Verónica Alcocer, primera dama de Colombia, reapareció públicamente este domingo 8 de marzo junto al presidente Gustavo Petro y sus hijas Antonella y Sofía en la Plaza de Bolívar de Bogotá, durante la jornada electoral para el Congreso y las consultas interpartidistas, poniendo fin a varios meses de ausencia que abarcaron gran parte de 2025. La familia caminó unida por las calles aledañas, saludó cordialmente a los asistentes y ejerció su derecho al voto, en un momento que generó inmediata atención mediática y viralización de imágenes en redes sociales.
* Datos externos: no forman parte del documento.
Context: an optimization exercise on an open-source flow, tuned for small area, a short achievable clock period and few clock cycles. The choices shown serve that exercise and are no tape-out recipe.
The RTL was checked by simulation tests, not by an equivalence proof against the original design.
Power figures rest on the tool's default switching activity, not on a simulated workload.

**flow/run.sh**
```bash
#!/bin/bash
# The standard layout, with buf_2 cells (not the default delay buffer)
# as the buffers on the ports. Each tool's output goes to a log here.
set -euo pipefail
export BUFFER_PORTS_ARGS="-buffer_cell sky130_fd_sc_hd__buf_2"
bash standard.sh > standard.log 2>&1
```
**standard.sh**
```bash
#!/bin/bash
# synth_recipe.tcl (not shown) runs the flow's synth.tcl, then flattens the netlist and writes it again
# the make line also repeats each setting of config.mk as NAME=value (left out here)
make -C /OpenROAD-flow-scripts/flow DESIGN_CONFIG=/design/flow/config.mk WORK_HOME=/design/flow/orfs CLKGATE_MAP_FILE= SYNTH_SCRIPT=/design/flow/synth_recipe.tcl "${@:-finish}"
```
**config.mk**
```make
export PLATFORM = sky130hd
export DESIGN_NAME = gotune_peakref
export DESIGN_NICKNAME = gotune_peakref
export VERILOG_FILES = /design/flow/design.v
export SDC_FILE = /design/flow/constraint.sdc
export NUM_CORES = 4
export LEC_CHECK = 0
export CAP_MARGIN = 20
export CORE_MARGIN = 2
export CORE_UTILIZATION = 70
export CTS_CLUSTER_DIAMETER = 80
export CTS_CLUSTER_SIZE = 24
export PLACE_DENSITY = 0.8
export SLEW_MARGIN = 20
```
**constraint.sdc**
```tcl
create_clock -name core_clock -period 25.0 [get_ports {clk}]
set_input_delay 5.0000 -clock core_clock [delete_from_list [all_inputs] [get_ports {clk}]]
set_output_delay 5.0000 -clock core_clock [all_outputs]
set_load 0.01 [all_outputs]
```
**design.v**
```verilog
module bk_add #(parameter W = 58) (
    input  wire [W-1:0] a,
    input  wire [W-1:0] b,
    input  wire         ci,
    output wire [W-1:0] s
);
    reg [63:0] g, p, G, P, c, x, y;
    integer i, k, d;
    always @* begin
        x = 64'd0;
        y = 64'd0;
        x[W-1:0] = a;
        y[W-1:0] = b;
        g = x & y;
        p = x ^ y;
        G = g;
        P = p;
        for (k = 0; k < 6; k = k + 1) begin
            d = 1 << k;
            for (i = 0; i < 64; i = i + 1)
                if (((i + 1) % (2 * d)) == 0) begin
                    G[i] = G[i] | (P[i] & G[i - d]);
                    P[i] = P[i] & P[i - d];
                end
        end
        for (k = 4; k >= 0; k = k - 1) begin
            d = 1 << k;
            for (i = 0; i < 64; i = i + 1)
                if (((i + 1) % (2 * d)) == d && i >= 2 * d) begin
                    G[i] = G[i] | (P[i] & G[i - d]);
                    P[i] = P[i] & P[i - d];
                end
        end
        c[0] = ci;
        for (i = 1; i < 64; i = i + 1)
            c[i] = G[i - 1] | (P[i - 1] & ci);
    end
    wire [63:0] sfull = p ^ c;
    assign s = sfull[W-1:0];
endmodule
module fp_refine (
    input  wire        clk,
    input  wire        rst,
    input  wire        xfer,         
    input  wire        upd,          
    input  wire [63:0] in_alpha,
    input  wire [63:0] in_beta,
    input  wire [63:0] in_gamma,
    input  wire [15:0] in_idx,
    input  wire [15:0] in_cnt,
    output wire        accept,       
    output wire        finbusy,      
    output wire        blk_next,     
    output reg         r_valid,
    output wire [15:0] o_cnt,
    output wire [15:0] o_idx,
    output wire [63:0] o_val,
    output wire [63:0] o_lag
);
    localparam [62:0] EPS = 63'h3DDB7CDFD9D7BDBB;    
    localparam [4:0] S_IDLE = 5'd0,  S_RD1 = 5'd1,  S_RD2 = 5'd2,  S_LDW = 5'd3,
                     S_SHR  = 5'd4,  S_ADD = 5'd5,  S_NEG = 5'd6,  S_NRM = 5'd7,
                     S_RND  = 5'd8,  S_PCK = 5'd9,  S_TST = 5'd10, S_DV0 = 5'd11,
                     S_DV1  = 5'd12, S_DV2 = 5'd13, S_DV3 = 5'd14, S_DVA = 5'd15,
                     S_DVB  = 5'd16, S_DVS = 5'd17, S_DVT = 5'd18, S_LDQ = 5'd19,
                     S_LDP  = 5'd20, S_DGA = 5'd21, S_DGB = 5'd22, S_RDX = 5'd23,
                     S_HLD  = 5'd27;
    localparam [2:0] O_DIFF = 3'd0,      
                     O_T1   = 3'd1,      
                     O_DEN  = 3'd2,      
                     O_Q    = 3'd3,      
                     O_PF   = 3'd4,      
                     O_LAG  = 3'd5;      
    reg  [4:0]  st;
    reg  [2:0]  op;
    reg  [63:0] A, B, G, X;
    reg  [57:0] W;
    reg  [12:0] E;
    reg  [5:0]  D;
    reg  [15:0] P, C;
    reg         S, SUB, SWP, INF1, SPC, SPN, GQ, STK, FIRST, QV, RDONE, QB;
    reg         FIN;
    reg         sA, sG, sX, sB, sP;      
    reg         cWm, cWi, cCi;           
    assign accept  = (st == S_IDLE) | !FIN;
    assign finbusy = (st != S_IDLE) & FIN;
    assign o_cnt = C;
    assign o_idx = P;
    assign o_val = B;
    assign o_lag = A;
    wire [63:0] pfpk = {1'b0, 11'd1038, P[14:0], 37'd0};
    wire [63:0] Y = ({64{sA}} & A) | ({64{sG}} & G) | ({64{sX}} & X) |
                    ({64{sB}} & B) | ({64{sP}} & pfpk);
    wire [10:0] yef  = Y[62:52];
    wire        yhid = sP ? P[15] : (yef != 11'd0);
    wire [52:0] ym   = {yhid, Y[51:0]};
    wire [10:0] yee  = (yef == 11'd0) ? 11'd1 : yef;            
    wire [12:0] yE   = {2'b00, yee} + {12'd0, sB};
    wire        yinf = (yef == 11'h7FF) | (sB & (yef == 11'h7FE));
    wire        ys   = Y[63];
    wire neg2 = (op == O_DIFF) | (op == O_T1);
    wire s2   = ys ^ neg2;
    wire rup  = W[2] & (W[1] | W[0] | W[3]);
    wire [57:0] lop = {2'b00, ym, 3'b000} |
                      {54'd0, (st == S_RND) & rup, (st == S_LDQ) & GQ, 1'b0, (st == S_LDQ) & STK};
    wire [57:0] wop = (cWm ? 58'd0 : W) ^ {58{cWi}};
    wire [57:0] sum;
    bk_add #(.W(58)) u_add (.a(lop), .b(wop), .ci(cCi), .s(sum));
    wire        qb   = sum[57];
    wire        Wz   = (W == 58'd0);
    wire        Eone = (E == 13'd1);
    wire [57:0] wshr = {1'b0, W[57:2], W[1] | W[0]};
    wire [13:0] edx  = {E, 1'b1} + {~{2'b00, yee}, !sB};
    wire [12:0] ed   = edx[13:1];
    wire eovf = !E[12] & (E[11] | (E[10:0] == 11'h7FF));
    wire [63:0] pk = SPC  ? {S, 11'h7FF, SPN, 51'd0} :
                     eovf ? {S, 11'h7FF, 52'd0} :
                     W[55] ? {S, E[10:0], W[54:3]} :
                             {S & !Wz, 11'd0, W[54:3]};
    wire done_now = (st == S_PCK) & ((op == O_LAG) | ((op == O_PF) & !QV));
    wire emit     = (done_now & (FIN | xfer)) | ((st == S_HLD) & xfer);
    wire xnan  = (X[62:52] == 11'h7FF) & (X[51:0] != 52'd0);
    wire xinf  = (X[62:52] == 11'h7FF) & (X[51:0] == 52'd0);
    wire ginf  = (G[62:52] == 11'h7FF);
    wire xtiny = (X[62:52] <= 11'd1);
    wire dsmall = (G[62:0] < EPS);
    wire nz    = (in_cnt != 16'd0);
    reg [4:0] nst;
    reg [2:0] nop;
    reg       nswp, nsub;
    always @* begin
        nst  = st;
        nop  = op;
        nswp = SWP;
        nsub = SUB;
        case (st)
            S_IDLE: if (xfer) begin
                nop = nz ? O_DIFF : O_PF;
                nst = nz ? S_RD1 : S_LDP;
            end
            S_HLD: if (xfer) nst = S_IDLE;
            S_RD1: nst = S_RD2;
            S_RD2: begin
                if (!(INF1 | yinf)) begin
                    nswp = ed[12];
                    nsub = S ^ s2;
                end
                nst = S_RDX;
            end
            S_RDX: nst = SPC ? S_PCK : S_LDW;
            S_LDW: nst = S_SHR;
            S_SHR: if (D <= 6'd1) nst = S_ADD;
            S_ADD: nst = S_NEG;
            S_NEG: nst = S_NRM;
            S_NRM: if (W[56] | W[55] | Eone | Wz) nst = RDONE ? S_PCK : S_RND;
            S_RND: nst = S_NRM;
            S_PCK: case (op)
                O_DIFF: begin nop = O_T1;  nst = S_RD1; end
                O_T1:   begin nop = O_DEN; nst = S_RD1; end
                O_DEN:  nst = S_TST;
                O_Q:    begin nop = O_PF;  nst = S_LDP; end
                O_PF:   if (QV) begin nop = O_LAG; nst = S_RD1; end
                        else nst = (FIN | xfer) ? S_IDLE : S_HLD;
                default: nst = (FIN | xfer) ? S_IDLE : S_HLD;
            endcase
            S_TST: if (dsmall) begin nop = O_PF; nst = S_LDP; end
                   else nst = S_DV0;
            S_DV0: begin
                if (xnan | xinf) begin
                    nop = O_LAG;
                    nst = S_PCK;
                end else if (ginf | xtiny) begin
                    nop = O_PF;
                    nst = S_LDP;
                end else begin
                    nst = S_DV1;
                end
            end
            S_DV1: nst = S_DV2;
            S_DV2: nst = S_DV3;
            S_DV3: nst = S_DVA;
            S_DVA: nst = S_DVB;
            S_DVB: nst = ((D == 6'd1) & !(FIRST & !QB)) ? S_DGA : S_DVA;
            S_DGA: nst = S_DGB;
            S_DGB: nst = S_DVS;
            S_DVS: nst = S_DVT;
            S_DVT: if (E[12] | (E == 13'd0)) begin nop = O_PF; nst = S_LDP; end
                   else nst = S_LDQ;
            S_LDQ: begin nop = O_Q; nst = S_RND; end
            S_LDP: nst = S_NRM;
            default: nst = S_IDLE;
        endcase
        if (upd) begin
            nop = O_DIFF;
            nst = S_RD1;
        end
    end
    wire nqb = ((st == S_DVA) | (st == S_DGA)) ? qb : QB;
    wire fin_next = ((st == S_IDLE) & !xfer) ? 1'b0 : (FIN | xfer);
    assign blk_next = (nst != S_IDLE) & fin_next;
    wire n2g = (nop == O_DIFF) | (nop == O_DEN);
    wire n2b = (nop == O_T1);
    wire n2x = (nop == O_LAG);
    always @(posedge clk) begin
        if (rst) st <= S_IDLE;
        else     st <= nst;
        op  <= nop;
        SWP <= nswp;
        SUB <= nsub;
        sA <= (nst == S_RD1) | ((nst == S_LDW) & SWP) | ((nst == S_ADD) & !SWP);
        sG <= (((nst == S_RD2) | (nst == S_RDX) | ((nst == S_LDW) & !SWP) | ((nst == S_ADD) & SWP)) & n2g) |
              (nst == S_DV1) | (nst == S_DVA) | (nst == S_DGA) |
              (((nst == S_DVB) | (nst == S_DGB)) & nqb);
        sB <= ((nst == S_RD2) | (nst == S_RDX) | ((nst == S_LDW) & !SWP) | ((nst == S_ADD) & SWP)) & n2b;
        sX <= (((nst == S_RD2) | (nst == S_RDX) | ((nst == S_LDW) & !SWP) | ((nst == S_ADD) & SWP)) & n2x) |
              (nst == S_DV0) | (nst == S_DV2) | (nst == S_LDQ);
        sP <= (nst == S_LDP);
        cWm <= (nst == S_LDW) | (nst == S_LDP) | (nst == S_DV2) | (nst == S_LDQ);
        cWi <= ((nst == S_ADD) & SUB) | (nst == S_NEG) | (nst == S_DV3) | (nst == S_DVS);
        cCi <= ((nst == S_ADD) & SUB) | (nst == S_NEG);
        r_valid <= !rst & emit;
        if (rst)
            FIN <= 1'b0;
        else if (xfer)
            FIN <= 1'b1;
        else if (upd)
            FIN <= 1'b0;
        if (xfer & (st != S_IDLE)) C <= in_cnt;
        case (st)
            S_IDLE: if (xfer) begin
                if (!nz) begin
                    B <= 64'd0;
                    P <= 16'd0;
                end
                C     <= in_cnt;
                SPC   <= 1'b0;
                RDONE <= 1'b0;
                QV    <= 1'b0;
            end
            S_RD1: begin
                E    <= yE;
                S    <= ys;
                INF1 <= yinf;
            end
            S_RD2: begin
                if (INF1 | yinf) begin
                    SPC <= 1'b1;
                    SPN <= INF1 & yinf & (S != s2);
                    if (!INF1) S <= s2;
                end
            end
            S_RDX: if (SWP & !SPC) begin
                E <= yE;
                S <= s2;
            end
            S_LDW: begin
                W <= sum;
                D <= (ed[12:6] != 7'd0) ? 6'd63 : ed[5:0];
            end
            S_SHR: if (D != 6'd0) begin
                W <= wshr;
                D <= D - 6'd1;
            end
            S_ADD: W <= sum;
            S_NEG: if (W[57]) begin
                W <= sum;
                S <= !S;
            end
            S_NRM: begin
                if (W[56]) begin
                    W <= wshr;
                    E <= E + 13'd1;
                end else if (!(W[55] | Eone | Wz)) begin
                    W <= {sum[56:0], 1'b0};    
                    E <= E - 13'd1;
                end
            end
            S_RND: begin
                W     <= sum;
                RDONE <= 1'b1;
            end
            S_PCK: begin
                case (op)
                    O_DIFF, O_Q:       X <= pk;
                    O_T1, O_PF, O_LAG: A <= pk;
                    default:           G <= pk;
                endcase
                SPC   <= 1'b0;
                RDONE <= 1'b0;
            end
            S_DV0: begin
                if (xnan | xinf) begin
                    SPC <= 1'b1;
                    SPN <= xnan | ginf;
                    S   <= X[63] ^ G[63];
                end else begin
                    E <= {2'b00, yee} + 13'd1022;
                    S <= X[63] ^ G[63];
                end
            end
            S_DV1: E <= ed;
            S_DV2: begin
                W     <= sum;
                FIRST <= 1'b1;
            end
            S_DV3: begin
                W <= sum;                
                D <= 6'd53;              
            end
            S_DVA, S_DGA: QB <= qb;
            S_DVB: begin
                W <= {sum[56:0], 1'b1};
                X <= {X[62:0], QB};
                FIRST <= 1'b0;
                if (FIRST & !QB) E <= E - 13'd1;
                else D <= D - 6'd1;
            end
            S_DGB: begin
                W  <= sum;
                GQ <= QB;
            end
            S_DVS: W <= sum;             
            S_DVT: STK <= !Wz;
            S_LDQ: begin
                W  <= sum;
                QV <= 1'b1;
            end
            S_LDP: begin
                W <= sum;
                E <= yE;
                S <= 1'b0;
            end
            default: ;
        endcase
        if (upd) begin
            A     <= in_alpha;
            B     <= in_beta;
            G     <= in_gamma;
            P     <= in_idx;
            SPC   <= 1'b0;
            RDONE <= 1'b0;
            QV    <= 1'b0;
        end
    end
endmodule
module mag_cmp (
    input  wire [63:0] a,
    input  wire [63:0] b,
    output wire        gt,
    output wire        lt
);
    function [1:0] node(input g1, input l1, input g0, input l0);
        node = {g1 | (~l1 & g0), l1 | (~g1 & l0)};
    endfunction
    reg [63:0] g0, l0;
    reg [31:0] g1, l1;
    reg [15:0] g2, l2;
    reg [7:0]  g3, l3;
    reg [3:0]  g4, l4;
    reg [1:0]  g5, l5;
    reg        g6, l6;
    integer i;
    always @* begin
        g0 = a & ~b;
        l0 = ~a & b;
        for (i = 0; i < 32; i = i + 1) {g1[i], l1[i]} = node(g0[2*i+1], l0[2*i+1], g0[2*i], l0[2*i]);
        for (i = 0; i < 16; i = i + 1) {g2[i], l2[i]} = node(g1[2*i+1], l1[2*i+1], g1[2*i], l1[2*i]);
        for (i = 0; i < 8; i = i + 1)  {g3[i], l3[i]} = node(g2[2*i+1], l2[2*i+1], g2[2*i], l2[2*i]);
        for (i = 0; i < 4; i = i + 1)  {g4[i], l4[i]} = node(g3[2*i+1], l3[2*i+1], g3[2*i], l3[2*i]);
        for (i = 0; i < 2; i = i + 1)  {g5[i], l5[i]} = node(g4[2*i+1], l4[2*i+1], g4[2*i], l4[2*i]);
        {g6, l6} = node(g5[1], l5[1], g5[0], l5[0]);
    end
    assign gt = g6;
    assign lt = l6;
endmodule
module gotune_peakref (
    input  wire        clk,
    input  wire        rst,
    input  wire        start_valid,
    output wire        start_ready,
    input  wire [15:0] cfg_n,
    input  wire [63:0] cfg_thresh,
    input  wire        s_valid,
    output wire        s_ready,
    input  wire [63:0] s_data,
    output wire        r_valid,
    output wire [15:0] r_peak_cnt,
    output wire [15:0] r_best_idx,
    output wire [63:0] r_best_val,
    output wire [63:0] r_lag
);
    reg  [63:0] cur;           
    reg         sv;            
    reg         svl;           
    reg         stv;           
    reg  [61:0] thr;           
    reg  [15:0] nrem;          
    reg         sready;        
    reg         nsready;       
    reg         srdy;          
    wire        rf_accept, rf_finbusy, rf_blk_next;
    wire [63:0] bval;          
    assign start_ready = sready;
    assign s_ready     = srdy;
    wire hs        = s_valid & srdy;
    wire nrem_one  = (nrem == 16'd1);
    wire nrem_zero = (nrem == 16'd0);
    reg  [63:0] prev1, prev2;   
    reg         p1nan;          
    reg         havep;          
    reg         cand;           
    reg         candb;          
    reg  [15:0] jdx;            
    reg  [15:0] cnt;
    reg         ended;          
    wire hold = cand & candb & rf_finbusy;
    wire proc = sv & !hold;
    wire cur_nan = (&cur[62:52]) & (|cur[51:0]);
    wire c_gt_p, c_lt_p, c_gt_t, c_gt_b, unused_t, unused_b;
    mag_cmp u_cp (.a({1'b0, cur[62:0]}), .b({1'b0, prev1[62:0]}), .gt(c_gt_p), .lt(c_lt_p));
    mag_cmp u_ct (.a({1'b0, cur[62:0]}), .b({2'b00, thr}),        .gt(c_gt_t), .lt(unused_t));
    mag_cmp u_cb (.a({1'b0, cur[62:0]}), .b({1'b0, bval[62:0]}),  .gt(c_gt_b), .lt(unused_b));
    wire rise = havep & !cur[63] & !cur_nan & !p1nan & (prev1[63] | c_gt_p) & c_gt_t;
    wire fall = !cur_nan & (cur[63] | c_lt_p);
    wire conf = proc & cand & fall;
    wire upd  = conf & candb;
    wire xfer = ended & rf_accept;
    wire cand_n  = (rst | stv) ? 1'b0 : (proc ? rise : cand);
    wire candb_n = proc ? (rise & ((cnt == 16'd0) | c_gt_b)) : candb;
    always @(posedge clk) begin
        if (hs) begin
            cur <= s_data;
            svl <= nrem_one;
        end
        stv <= start_valid & !nsready;
        if (!nsready) begin
            thr  <= cfg_thresh[61:0];
            nrem <= cfg_n;
        end else if (hs) begin
            nrem <= nrem - 16'd1;
        end
        if (rst) begin
            sv      <= 1'b0;
            srdy    <= 1'b1;
            sready  <= 1'b1;
            nsready <= 1'b0;
        end else begin
            sv   <= hs | (sv & hold);
            srdy <= !(cand_n & candb_n & rf_blk_next);
            if (!nsready) begin
                sready  <= !start_valid;
                nsready <= start_valid;
            end else begin
                sready  <= (nrem_zero | (hs & nrem_one)) & !rf_blk_next;
                nsready <= !((nrem_zero | (hs & nrem_one)) & !rf_blk_next);
            end
        end
        if (proc) begin
            prev2 <= prev1;
            prev1 <= cur;
            p1nan <= cur_nan;
        end
        if (stv) begin
            cnt <= 16'd0;
            jdx <= 16'hFFFF;
        end else if (proc) begin
            candb <= candb_n;
            jdx   <= jdx + 16'd1;
            if (conf) cnt <= cnt + 16'd1;
        end
        cand <= cand_n;
        if (rst | stv)
            havep <= 1'b0;
        else if (proc)
            havep <= 1'b1;
        if (rst)
            ended <= 1'b0;
        else
            ended <= (ended & !xfer) | (stv & nrem_zero) | (proc & svl);
    end
    fp_refine u_rf (
        .clk(clk), .rst(rst), .xfer(xfer), .upd(upd),
        .in_alpha(prev2), .in_beta(prev1), .in_gamma(cur),
        .in_idx(jdx), .in_cnt(cnt),
        .accept(rf_accept), .finbusy(rf_finbusy), .blk_next(rf_blk_next),
        .r_valid(r_valid), .o_cnt(r_peak_cnt), .o_idx(r_best_idx),
        .o_val(bval), .o_lag(r_lag));
    assign r_best_val = bval;
endmodule
```
==> results of run 1 <==
-- power breakdown --
group	switching [W]	internal, W	total (W)
Combinational	0.00122	0.000762	0.00198
Sequential	0.000232	0.00155	0.00178
Clock	0.000413	0.000343	0.000755
Total	0.00186	0.00266	0.00452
Alcocer, vestida con un atuendo sobrio y mostrando una actitud seria pero cordial, decidió participar en las consultas interpartidistas pese a la circular interna del Pacto Histórico que pedía abstención a sus militantes, mientras que el presidente Petro optó por no hacerlo en protesta por las exclusiones sufridas en el proceso. Sofía, la hija mayor, también ejerció su voto en esta jornada histórica. Tras la votación, la primera dama regresó a la Casa de Nariño sin ofrecer declaraciones a la prensa, dejando que las imágenes hablaran por sí solas.
Contexto de una ausencia marcada por controversias
La reaparición de Verónica Alcocer cierra un período de bajo perfil público que inició cuando residió en Estocolmo, Suecia, durante gran parte de 2025, con el fin de perfeccionar su inglés. Esta estancia generó múltiples controversias, incluyendo rumores sobre restricciones para su regreso al país y su inclusión en la Lista Clinton del Departamento del Tesoro de Estados Unidos. El presidente Petro había atribuido previamente su ausencia a medidas internacionales de protección, al tiempo que aclaraba una separación sentimental, lo que avivó debates en redes sociales y medios de comunicación.
El gesto de este domingo ha sido interpretado por analistas y opinión pública como un mensaje de unidad familiar en medio de las tensiones políticas, al mismo tiempo que resalta la autonomía política de la primera dama al votar en las consultas contra la línea oficial de su partido. Las fotografías de la familia Petro Alcocer juntos rápidamente se convirtieron en virales, simbolizando un capítulo de normalidad en la agitada agenda presidencial.